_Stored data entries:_
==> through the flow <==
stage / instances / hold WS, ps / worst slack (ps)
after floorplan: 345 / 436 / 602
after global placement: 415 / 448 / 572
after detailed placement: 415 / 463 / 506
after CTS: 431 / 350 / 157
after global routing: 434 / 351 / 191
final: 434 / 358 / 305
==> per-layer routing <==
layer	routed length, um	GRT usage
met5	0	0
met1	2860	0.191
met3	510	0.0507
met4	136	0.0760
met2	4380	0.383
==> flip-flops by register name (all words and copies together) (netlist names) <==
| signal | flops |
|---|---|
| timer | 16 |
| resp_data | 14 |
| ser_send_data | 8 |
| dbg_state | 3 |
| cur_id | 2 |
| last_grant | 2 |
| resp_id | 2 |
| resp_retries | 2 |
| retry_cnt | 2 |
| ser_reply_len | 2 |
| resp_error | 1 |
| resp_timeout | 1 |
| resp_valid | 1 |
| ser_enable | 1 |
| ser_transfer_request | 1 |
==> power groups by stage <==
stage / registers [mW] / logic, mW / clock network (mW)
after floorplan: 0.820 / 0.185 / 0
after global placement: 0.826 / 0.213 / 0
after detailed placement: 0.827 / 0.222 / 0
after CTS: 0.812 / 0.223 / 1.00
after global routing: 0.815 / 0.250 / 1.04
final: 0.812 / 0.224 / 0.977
===== src/rtl/instr_mem_loader.sv =====
// instr_mem_loader: packs a byte stream into 32-bit words and writes them to instruction memory from address 0 (optional LOADER_CHECKSUM_EN adds a running word sum)
module instr_mem_loader #(
  parameter int ADDR_W    = 10,
  parameter int MAX_WORDS = 1024
) (
  input  logic              clk,
  input  logic              rst_n,
  input  logic              start,
  input  logic [ADDR_W:0]   word_count,
  input  logic              abort,
  input  logic [7:0]        byte_in,
  input  logic              byte_valid,
  output logic              byte_ready,
  output logic              mem_we,
  output logic [ADDR_W-1:0] mem_addr,
  output logic [31:0]       mem_data,
  output logic              busy,
  output logic              done,
  output logic              error
`ifdef LOADER_CHECKSUM_EN
  ,
  output logic [31:0]       checksum
`endif
);
  typedef enum logic [1:0] {IDLE, RECV, WRITE, DONE} state_t;
  localparam logic [ADDR_W:0] MAXW = MAX_WORDS[ADDR_W:0];
  state_t state;
  logic [ADDR_W:0] cnt;
  logic [ADDR_W-1:0] widx;
  logic [1:0] bidx;
  logic [31:0] shift;
  logic we_q;
  logic hs;
  assign hs = byte_valid & byte_ready;
  // abort in the write cycle must kill that cycle's write, so it gates the registered strobe directly
  assign mem_we = we_q & ~abort;
  // load sequencer: start/length check, byte packing, one-cycle word write, abort
  always_ff @(posedge clk or negedge rst_n) begin
    if (!rst_n) begin
      state      <= IDLE;
      cnt        <= '0;
      widx       <= '0;
      bidx       <= '0;
      shift      <= '0;
      we_q       <= 1'b0;
      byte_ready <= 1'b0;
      busy       <= 1'b0;
      done       <= 1'b0;
      error      <= 1'b0;
      mem_addr   <= '0;
      mem_data   <= '0;
`ifdef LOADER_CHECKSUM_EN
      checksum   <= '0;
`endif
    end else begin
      case (state)
        IDLE, DONE: if (start) begin
          cnt   <= word_count;
          widx  <= '0;
          bidx  <= '0;
          done  <= 1'b0;
          error <= 1'b0;
`ifdef LOADER_CHECKSUM_EN
          checksum <= '0;
`endif
          if (word_count == '0) begin
            state <= DONE;
            done  <= 1'b1;
          end else if (word_count > MAXW) begin
            state <= DONE;
            done  <= 1'b1;
            error <= 1'b1;
          end else begin
            state      <= RECV;
            busy       <= 1'b1;
            byte_ready <= 1'b1;
          end
        end
        RECV: if (abort) begin
          state      <= IDLE;
          busy       <= 1'b0;
          byte_ready <= 1'b0;
        end else if (hs) begin
          shift[{~bidx, 3'b111} -: 8] <= byte_in;
          bidx <= bidx + 2'd1;
          if (bidx == 2'd3) begin
            state      <= WRITE;
            byte_ready <= 1'b0;
            we_q       <= 1'b1;
            mem_addr   <= widx;
            mem_data   <= {shift[31:8], byte_in};
          end
        end
        WRITE: begin
          we_q <= 1'b0;
          if (abort) begin
            state <= IDLE;
            busy  <= 1'b0;
          end else begin
`ifdef LOADER_CHECKSUM_EN
            checksum <= checksum + mem_data;
`endif
            if ({1'b0, widx} == cnt - 1'b1) begin
              state <= DONE;
              busy  <= 1'b0;
              done  <= 1'b1;
            end else begin
              state      <= RECV;
              widx       <= widx + 1'b1;
              bidx       <= '0;
              byte_ready <= 1'b1;
            end
          end
        end
        default: state <= IDLE;
      endcase
    end
  end
endmodule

_WHAT IS EXPECTED:_ Every line that holds the string "floorplan" must be copied from the records above.

_TASK RESPONSE:_
after floorplan: 345 / 436 / 602
after floorplan: 0.820 / 0.185 / 0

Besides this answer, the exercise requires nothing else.